So I took the liberty while procrastinating of running stylometric software: http://www.philocomp.net/?pageref=humanities&page=signat... on a downloaded corpora of Aaron Swartz's and Paul Graham's Blog posts and the ussc.gov anon message: https://mega.co.nz/#!9gc13bhK!DtetrAmSyTrEChK7vViMNnBbS-doTH... As you can see it easily distinguishes between randomly chosen books by Jane Austen and Charles Dickens and it also tells who wrote the 54th federalist paper (Madison not Hamilton): http://imageshack.us/a/img838/927/austenvsdickensfederali.pn...
The results show that Aaron Swartz is more likely to have written the ussc.gov message than Paul Graham: http://img585.imageshack.us/img585/843/swartzvsgrahamresults...

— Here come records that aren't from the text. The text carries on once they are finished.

`src/rtl/core/assert_macros.svh`:
```
// Assertion macros shared by the mixer RTL.
`ifndef ASSERT_MACROS_SVH
`define ASSERT_MACROS_SVH
`ifndef SYNTH
// same-cycle implication
`define ASSERT_IMPLIES(label, clk, rst, ante, cons) \
   label: assert property (@(posedge clk) disable iff (rst) (ante) |-> (cons)) \
      else $error("assertion failed");
// next-cycle implication
`define ASSERT_NEXT(label, clk, rst, ante, cons) \
   label: assert property (@(posedge clk) disable iff (rst) (ante) |=> (cons)) \
      else $error("assertion failed");
`else
`define ASSERT_IMPLIES(label, clk, rst, ante, cons)
`define ASSERT_NEXT(label, clk, rst, ante, cons)
`endif
`endif

```
`src/rtl/core/mvrm_voice_table.sv`:
```
// Voice table memory: one write port, one registered read port.
module mvrm_voice_table #(
   parameter int DEPTH = 8,
   parameter int WIDTH = 131
) (
   input  logic                                 clock,
   input  logic                                 wr_en,
   input  logic [(DEPTH > 1 ? $clog2(DEPTH) : 1)-1:0] wr_addr,
   input  logic [WIDTH-1:0]                     wr_data,
   input  logic                                 rd_en,
   input  logic [(DEPTH > 1 ? $clog2(DEPTH) : 1)-1:0] rd_addr,
   output logic [WIDTH-1:0]                     rd_data
);
   logic [WIDTH-1:0] mem_ff [DEPTH];
   logic [WIDTH-1:0] rd_data_ff;

   always_ff @(posedge clock) begin
      if (wr_en) begin
         mem_ff[wr_addr] <= wr_data;
      end
      if (rd_en) begin
         rd_data_ff <= mem_ff[rd_addr];
      end
   end

   assign rd_data = rd_data_ff;
endmodule

```
`config.mk`:
```
export PLATFORM = sky130hd
export DESIGN_NAME = mvrm_voice_table
export DESIGN_NICKNAME = d
export VERILOG_FILES = /design/src/rtl/core/assert_macros.svh /design/src/rtl/core/mvrm_voice_table.sv
export SDC_FILE = /design/constraint.sdc
export NUM_CORES = 1
export LEC_CHECK = 0
export BUFFER_PORTS_ARGS = -buffer_cell sky130_fd_sc_hd__buf_4
export CAP_MARGIN = 0
export CORE_MARGIN = 1.5
export CORE_UTILIZATION = 35
export DETAILED_ROUTE_END_ITERATION = 12
export GPL_ROUTABILITY_DRIVEN = 0
export RECOVER_POWER = 100
export SKIP_LAST_GASP = 1
export SLEW_MARGIN = 20
export SYNTH_ARGS = -nofsm -noshare
export SYNTH_HDL_FRONTEND = slang
export SYNTH_SLANG_ARGS = --single-unit
export TNS_END_PERCENT = 30
```
`constraint.sdc`:
```
create_clock -name clock -period 15.1 [get_ports clock]
set_input_delay 1.51 -clock clock [delete_from_list [all_inputs] [get_ports clock]]
set_output_delay 1.51 -clock clock [all_outputs]
set_load 0.02 [all_outputs]
```
==> impl_metrics.py, run 1 <==
metrics = {
    "setup_path": {
        "crit_required_ns": 15.54,
        "end_kind": "register",
        "worst_setup_path_start_kind": "input pin",
        "worst-r2r-cell-count": 2,
        "critPathArrivalTime_ns": 8.75,
        "worstReg2RegEnd": "rd_data[28]",
        "reg2reg_from": "mem_ff[6][28]",
        "reg2reg_slack_ns": 13.60,
        "cp_max_fo": 69,
        "critical_path_class": "input pin to register",
    },
    "synth": {
        "synth-edff-count": 1179,
        "synth.most_common_cell": "edfxtp_1",
        "synth_top_area_frac": 0.818,
        "synth-seq-cells": 1179,
        "synthFlopType": "edfxtp_1",
        "syn-num-nets": 1798,
        "synth_common_cells": "edfxtp_1, mux4_2, mux2_2, buf_2, buf_6",
        "synth.top_cells.by_area": "edfxtp_1, mux4_2, mux2_2, buf_6, buf_2",
        "yosysUniqueCellTypes": 11,
        "synth_area_leader_cell": "edfxtp_1",
        "yosys_warnings": 0,
        "synthCells": 1658,
        "syn_area_per_cell_um2": 26.1,
        "netlist_area_mm2": 0.0433,
        "yosysSeqAreaShare": 0.818,
        "async_flop_share": 0,
    },
    "die": {
        "start_util": 0.354,
        "coreArea_mm2": 0.122,
        "rows": 128,
        "die-area_mm2": 0.126,
        "die_w_um": 355,
        "ios": 271,
        "die_y_um": 355,
    },
    "layout": {
        "final-seq-area_mm2": 0.0354,
        "areaGrowthSynthToFinish_pct": 15.6,
        "fin_nets": 2155,
        "final_area_mm2": 0.0500,
        "fin_cells": 3741,
        "multi_input_area_mm2": 0.00745,
        "fillCellCount": 10692,
        "drive_above_1_share": 0.269,
    },
    "timing": {
        "max_freq_mhz": 120,
        "fin_skew_ns": 0.0218,
        "holdWs_ns": 0.743,
        "worst_pin_slew_ns": 6.26,
        "min_period_over_period": 0.550,
        "setup_tns_ns": 0,
        "setup_viol": 0,
        "relSlewSlack": -3.17,
        "hold_violations": 0,
        "grt_setup_unrepaired": "false",
        "slew_viol_final": 1181,
        "fin_crit_ns": 8.31,
    },
    "clocking": {
        "cts_tree": "done",
        "clock-sinks": 1179,
        "numCtsBuffers": 121,
        "root_buffer": "clkbuf_16",
        "cts_resized": 0,
        "cts_buffer_depth": 3,
        "clk_pin_slew_ns": 0.06,
        "cts_hold_buf": 0,
        "postCtsSetupBuffers": 0,
        "h-tree-depth": 3,
        "clock_latency_ns": 0.70,
    },
    "routing": {
        "drc": 0,
        "avgRoutedWirePerCell_um": 24.8,
        "wl_um": 92900,
        "dr.pass1.iters": 5,
        "drtAntennaViolNets": 0,
        "vias_per_cell": 4.96,
        "vias": 18554,
        "first_iter_violations": 1356,
    },
    "place": {
        "dp_cells": 3517,
        "numPortBuffers": 270,
        "placed_area_mm2": 0.0473,
        "place_hpwl_um": 49000,
    },
    "global_route": {
        "grt_pass1_wl_um": 137000,
        "antenna_found_initial": 14,
        "grt_usage": 0.149,
        "grt_max_degree": 105,
        "grt_pass1_vias": 20289,
        "grt_overflow": 0,
    },
    "pwr": {
        "vdd_drop_max_mv": 0.0986,
        "p_leak_nw": 15.3,
        "power.total_w": 0.00707,
        "p_per_area_mw_per_mm2": 141,
    },
    "status": {
        "violations": "capacitance limit, slew limit",
        "status": "complete, but fails checks",
    },
    "min_path": {
        "holdPathStages": 2,
        "hold_start": "mem_ff[7][68]",
        "hp-class": "register to register",
        "holdPathEnd": "rd_data[68]",
    },
    "run": {
        "maxCapViolations": 26,
    },
}
[state kept, by name (all words and copies together), names as in the netlist]
name	cells
mem_ff	1048
rd_data	131
[layout by cell type, fill, tap and decap left out]
cell,Yosys,layout
buf_4,0,14
buf_6,20,1
buf_8,0,1
bufinv_16,0,13
clkbuf_1,19,311
clkbuf_16,0,123
clkbuf_4,0,1
clkinv_1,0,32
clkinv_2,0,20
clkinv_4,0,1
clkinv_8,0,4
clkinvlp_4,0,3
diode_2,0,2
edfxtp_1,1179,1179
inv_6,0,4
inv_8,0,1
mux2_1,0,13
mux2_2,131,118
mux4_2,262,262
nand2_1,2,2
nand2b_1,3,3
nor2_1,6,4
nor2_4,0,2
nor3_1,2,2
[routing by layer]
| metal | global-route usage | part of all wire | vias up |
|---|---|---|---|
| li1 | - | - | 7881 |
| met2 | 0.244 | 0.49 | 461 |
| met5 | 0 | 0.0013 | - |
| met3 | 0.0338 | 0.056 | 118 |
| met1 | 0.202 | 0.44 | 10074 |
| met4 | 0.0370 | 0.016 | 20 |
[worst max-delay path, stage by stage]
cell      delay (ns)
clkbuf_1        4.31
buf_4           1.19
buf_4           0.75
mux4_2          0.58
mux2_2          0.27
[cells by family (layout without fill, tap and decap cells)]
group	Yosys count	after routing	synth area share
buf+inv	73	529	0.0105
flops	1179	1179	0.818
other cells	0	2	0
mux	393	393	0.170
simple gates	13	13	0.00136
[power by group]
| part | total [W] | internal, W | switching [W] |
|---|---|---|---|
| Clock | 0.00293 | 0.00171 | 0.00122 |
| Combinational | 0.000357 | 0.000143 | 0.000213 |
| Sequential | 0.00378 | 0.00375 | 0.0000351 |
[worst max-delay path by stage]
stage / start / to / depth (start not counted)
after floorplan: wr_addr[0] / mem_ff[0][0] / 1
after global placement: rd_addr[0] / rd_data[63] / 5
after detailed placement: rd_addr[0] / rd_data[96] / 5
after CTS: rd_addr[0] / rd_data[96] / 5
after global routing: rd_addr[0] / rd_data[84] / 5
final: rd_addr[0] / rd_data[56] / 5
[final cells by class]
| class | instances | area share |
|---|---|---|
| Antenna cell | 2 | 0.000100 |
| Clock buffer | 144 | 0.0631 |
| Clock inverter | 78 | 0.0151 |
| Multi-Input combinational cell | 406 | 0.149 |
| Sequential cell | 1179 | 0.708 |
| Tap cell | 1625 | 0.0406 |
| Timing Repair Buffer | 307 | 0.0245 |
[stage by stage]
stage | setup WS, ns | utilization
detailed placement | 9.98 | 0.387
finish | 6.79 | 0.409
CTS | 10.77 | 0.419
global route | 5.62 | 0.409
floorplan | 3.77 | -
global placement | 10.06 | 0.387
Power figures use the tool's default switching activity.
==> run 2: changes to the inputs <==
- clock period: 15.1 -> 7.5 ns (I/O delays scaled with it)
==> run 2 against run 1 <==
  * The flow still finishes with violations (capacitance limit, slew limit)
  * Clock skew decreased by 0.0025 ns
  * Register-to-register slack worse by 7.6 ns
  * Hold slack worse by 0.39 ns
  * Cell area is 0.15% higher
  * Global-route usage fell by 0.054 points
  * Critical path depth is the same
  * Combinational power increased by 110%
  * Flip-flop and latch count unchanged
  * First-iteration DRC count up 4.1%
  * Highest routed layer unchanged
==> impl_metrics.py, run 2 (synthesis results as in run 1) <==
metrics = {
    "timing": {
        "worst_pin_slew_ns": 3.91,
        "hold_violations": 0,
        "slew_viol_final": 987,
        "min_period_over_period": 0.650,
        "fin_crit_ns": 4.87,
        "max_freq_mhz": 205,
        "fin_skew_ns": 0.0192,
        "worst_slack_ns": 2.63,
        "grt_setup_unrepaired": "false",
        "relSlewSlack": -1.60,
        "setup_viol": 0,
    },
    "pwr": {
        "vdd_drop_max_mv": 0.243,
        "power.total_w": 0.0142,
        "p_leak_nw": 15.4,
        "p_per_area_mw_per_mm2": 284,
    },
    "routing": {
        "top_layer": "met5",
        "drc": 0,
        "routed-wl-met3_um": 5620,
        "drtAntennaViolNets": 0,
        "vias_per_cell": 4.93,
        "dr.pass1.iters": 5,
        "wirelength_met1_um": 39500,
        "first_iter_violations": 1412,
        "wl_um": 93000,
        "avgRoutedWirePerCell_um": 24.8,
        "wl_met2_um": 45800,
        "vias": 18454,
    },
    "layout": {
        "layout_common_cells": "edfxtp_1, clkbuf_1, mux4_2",
        "final_common_cell": "edfxtp_1",
        "drive_above_1_share": 0.280,
        "regMostFlops": "mem_ff",
        "areaGrowthSynthToFinish_pct": 15.7,
        "largest_register_ffs": 1048,
        "fin_nets": 2154,
        "final-seq-area_mm2": 0.0354,
        "fillCellCount": 10690,
        "multi_input_area_mm2": 0.00749,
    },
    "setup_path": {
        "worst_setup_path_start_kind": "input pin",
        "end_kind": "register",
        "reg2reg_from": "mem_ff[6][47]",
        "crit_required_ns": 7.77,
        "cp_max_fo": 38,
        "critical_path_class": "input pin to register",
        "critPathArrivalTime_ns": 5.14,
        "critPathLaunch": "wr_en",
    },
    "clocking": {
        "cts_resized": 0,
        "clk_pin_slew_ns": 0.06,
        "root_buffer": "clkbuf_16",
        "cts_tree": "done",
        "cts_hold_buf": 0,
        "clock-sinks": 1179,
        "h-tree-depth": 3,
        "clock_latency_ns": 0.74,
        "postCtsSetupBuffers": 0,
        "cts_buffer_depth": 3,
        "numCtsBuffers": 121,
    },
    "die": {
        "rows": 128,
        "start_util": 0.354,
        "coreArea_mm2": 0.122,
        "die_w_um": 355,
        "die_y_um": 355,
        "die-area_mm2": 0.126,
        "ios": 271,
    },
    "status": {
        "violations": "capacitance limit, slew limit",
        "status": "complete, but fails checks",
    },
    "run": {
        "maxCapViolations": 22,
    },
    "global_route": {
        "grt_max_degree": 115,
        "grt_overflow": 0,
        "grt_pass1_vias": 20395,
        "grt_usage": 0.148,
        "antenna_found_initial": 14,
        "grt_pass1_wl_um": 136000,
    },
    "place": {
        "dp_slack_ns": 3.74,
        "place_hpwl_um": 47100,
        "numPortBuffers": 270,
    },
    "min_path": {
        "hp-class": "input pin to register",
        "hold_start": "wr_data[56]",
    },
}
-- run 2: cell types whose count changed in the layout (fill, tap and decap cells not counted), moves of 3 or more --
cell        previous run  this run
mux2_1                13         4
nor2_1                 4         0
nor2_4                 2         6
clkinv_8               4         0
clkinvlp_4             3         6
clkinv_1              32        28
clkbuf_2               0         4
clkbuf_1             311       305
mux2_2               118       127
inv_6                  4         8
-- run 2: worst max-delay path: stages --
cell,delay [ns]
clkbuf_4,0.11
nand2_1,0.19
nor3_1,0.26
clkbuf_1,1.43
clkbuf_1,2.31
-- run 2: path summary, 6_finish.rpt --
path	endpoint	slack [ns]	cells after the start
worst min-delay path	mem_ff[0][56]	0.36	1
worst max register to register	rd_data[47]	6.05	2
worst max-delay path	mem_ff[4][113]	2.63	5
worst min register to register	rd_data[49]	0.75	2
-- run 2: power breakdown --
group / internal, W / total [W] / leakage, nW / switching, W
sequential: 0.00754 / 0.00761 / 10.8 / 0.0000669
clock: 0.00342 / 0.00590 / 1.90 / 0.00249
combinational: 0.000300 / 0.000734 / 2.68 / 0.000433
-- run 2: layout make-up --
class / count / share of cell area
diodes: 2 / 0.0000999
clock buffers: 147 / 0.0632
repair buffers: 306 / 0.0253
multi-input cells: 406 / 0.150
flip-flops and latches: 1179 / 0.707
clock inverters: 77 / 0.0147
well taps: 1625 / 0.0406
-- run 2: metrics by stage --
stage	instances	TNS [ns]	area, µm²	hold WS, ns	utilization
6_report	3742	0	50100	0.355	0.410
4_1_cts	3740	0	51200	0.151	0.419
3_3_place_gp	3516	0	47300	0.735	0.387
2_1_floorplan	1658	-402.46	43300	0.732	-
3_5_place_dp	3516	0	47300	0.744	0.387
5_1_grt	3741	0	50100	0.322	0.410
-- run 2: per-layer routing --
| layer | track usage | up-vias |
|---|---|---|
| li1 | - | 7882 |
| met1 | 0.194 | 9989 |
| met2 | 0.245 | 437 |
| met3 | 0.0368 | 124 |
| met4 | 0.0438 | 22 |
| met5 | 0 | - |
==> run 3: changes to the inputs <==
- clock period: 7.5 -> 4.25 ns (I/O delays scaled with it)
==> run 3 against run 2 <==
  * The flow still finishes with violations (capacitance limit, slew limit)
  * Die area did not move
  * Hold slack got worse by 0.13 ns
  * Combinational power rose by 89%
  * Total power rose by 76%
  * Cell count rose by 3.6%
  * Sequential power rose by 76%
  * Clock power rose by 75%
  * Cell area rose by 3.0%
  * Setup slack got worse by 1.2 ns
  * Critical path depth fell by 1
==> impl_metrics.py, run 3 (synthesis results as in run 1) <==
metrics = {
    "clocking": {
        "clock-sinks": 1179,
        "clk_pin_slew_ns": 0.06,
        "numCtsBuffers": 119,
        "cts_tree": "done",
        "h-tree-depth": 3,
        "root_buffer": "clkbuf_16",
        "cts_resized": 0,
        "clock_latency_ns": 0.74,
        "cts_buffer_depth": 3,
    },
    "timing": {
        "worst_slack_ns": 1.45,
        "hold_violations": 0,
        "setup_tns_ns": 0,
        "grt_setup_unrepaired": "false",
        "min_period_over_period": 0.660,
        "fin_crit_ns": 2.80,
        "setup_viol": 0,
        "worst_pin_slew_ns": 2.76,
        "slew_viol_final": 426,
        "fin_skew_ns": 0.0219,
        "max_freq_mhz": 357,
        "relSlewSlack": -0.847,
    },
    "global_route": {
        "grt_overflow": 0,
        "antenna_found_initial": 8,
        "grt_max_degree": 86,
        "grt_pass1_vias": 21141,
        "grt_pass1_wl_um": 139000,
        "grt_usage": 0.150,
    },
    "setup_path": {
        "crit_chain": "buf_4, nand2b_1, nor2_1, buf_12",
        "slowest_stage": "nor2_1",
        "path_buf_inv": 2,
        "critPathArrivalTime_ns": 3.21,
        "critPathTopFamily": "simple AND/OR/NAND/NOR gates",
        "cpPeakStageDelay_ns": 2.02,
        "critical_path_class": "input pin to register",
        "cp_max_fo": 45,
        "end_kind": "register",
        "crit_required_ns": 4.66,
        "worst_setup_path_start_kind": "input pin",
    },
    "pwr": {
        "p_clk_frac": 0.410,
        "p_sw_w": 0.00529,
        "p_leak_nw": 16.0,
        "vdd_drop_max_mv": 0.332,
        "p_seq_frac": 0.535,
        "p_per_area_mw_per_mm2": 487,
        "pwr-share-comb": 0.055,
        "power.total_w": 0.0251,
        "netSwitchingFraction": 0.210,
        "intPower_w": 0.0198,
    },
    "routing": {
        "vias_per_cell": 4.93,
        "avgRoutedWirePerCell_um": 24.1,
        "drtAntennaViolNets": 0,
        "first_iter_violations": 1382,
        "dr.pass1.iters": 5,
        "drc": 0,
        "wl_um": 93600,
        "vias": 19099,
    },
    "min_path": {
        "hp-class": "input pin to register",
    },
    "layout": {
        "areaGrowthSynthToFinish_pct": 19.2,
        "regMostFlops": "mem_ff",
        "final_area_mm2": 0.0516,
        "largest_register_ffs": 1048,
        "fin_nets": 2290,
        "final_common_cell": "edfxtp_1",
        "drive_above_1_share": 0.264,
        "layout_common_cells": "edfxtp_1, clkbuf_1, mux4_2",
    },
    "place": {
        "numPortBuffers": 270,
        "placed_area_mm2": 0.0476,
        "place_hpwl_um": 48300,
        "dp_slack_ns": 1.53,
    },
    "run": {
        "maxCapViolations": 11,
    },
    "status": {
        "violations": "capacitance limit, slew limit",
        "status": "complete, but fails checks",
    },
    "die": {
        "ios": 271,
        "die_w_um": 355,
        "coreArea_mm2": 0.122,
        "die-area_mm2": 0.126,
        "start_util": 0.354,
        "rows": 128,
        "die_y_um": 355,
    },
}
run 3: changes by cell type in the layout (fill, tap and decap cells not counted), moves of 4 or more:
cell / previous run / this run
mux2_1: 4 / 10
clkbuf_2: 4 / 8
clkbuf_1: 305 / 292
nor2_1: 0 / 6
buf_12: 1 / 19
buf_4: 14 / 9
nor2_4: 6 / 0
mux2_2: 127 / 121
dlygate4sd3_1: 0 / 131
run 3: area by class of cell:
cell class	instances	area [µm²]
sequential	1179	35400
multi-input combinational	406	7430
fill	10600	70600
antenna	5	12.5
clock buffer	141	3100
timing repair buffer	444	2880
tap	1625	2030
clock inverter	76	751
run 3: per-layer routing:
metal | vias up | track usage | wire [µm]
met3 | 148 | 0.0308 | 5020
met4 | 8 | 0.0450 | 1930
met2 | 484 | 0.260 | 48000
met5 | - | 0 | 54
li1 | 8164 | - | -
met1 | 10295 | 0.190 | 38600
run 3: power groups by stage:
stage	Combinational [W]	Clock, W	Sequential, W
detailed placement	0.00147	0	0.0137
global placement	0.00144	0	0.0136
CTS	0.00158	0.0106	0.0134
finish	0.00139	0.0103	0.0134
floorplan	0.000685	0	0.0138
global route	0.00151	0.0110	0.0135
run 3: repair_timing:
| item | CTS | global route |
|---|---|---|
| hold buffers | 131 | 0 |
| buffers inserted | 0 | 0 |
| hold endpoints to repair | 1048 | 0 |
run 3: worst reg2reg max path, stage by stage, from the launching register on:
cell and delay (ns):
edfxtp_1 0.37, mux4_2 0.46, mux2_1 0.35
run 3: path summary, 6_finish.rpt:
check / slack, ns / depth (start not counted) / startpoint / endpoint
setup / recovery: 1.45 / 4 / wr_addr[0] / mem_ff[6][43]
hold / removal: 0.23 / 1 / rd_en / rd_data[124]
setup reg to reg: 2.80 / 2 / mem_ff[6][1] / rd_data[1]
hold reg to reg: 0.75 / 2 / mem_ff[4][37] / rd_data[37]
run 3: through the flow:
step                hold WS (ns)  instances  utilization
floorplan                  0.524       1658            -
global placement           0.649       3523        0.389
detailed placement         0.659       3523        0.389
CTS                        0.182       3871        0.432
global route               0.212       3874        0.422
finish                     0.226       3876        0.422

I don't have time to review how the statistics work or how "keywords work". So it is very likely I'm doing this all wrong. Here is the seminal paper by Mosteller and Wallace on their identification of the author of the federalist papers (Ironically from JSTOR): http://www.scribd.com/doc/122904915/INFERENCE-IN-AN-AUTHORSH...
Presumably now you need to download corpora online from other authors like Kevin Poulsen and see if Aaron is always a likelier candidate than all of them, but I don't have anymore time right now and I'm only doing this half heartedly. Maybe someone else who's bored can try it?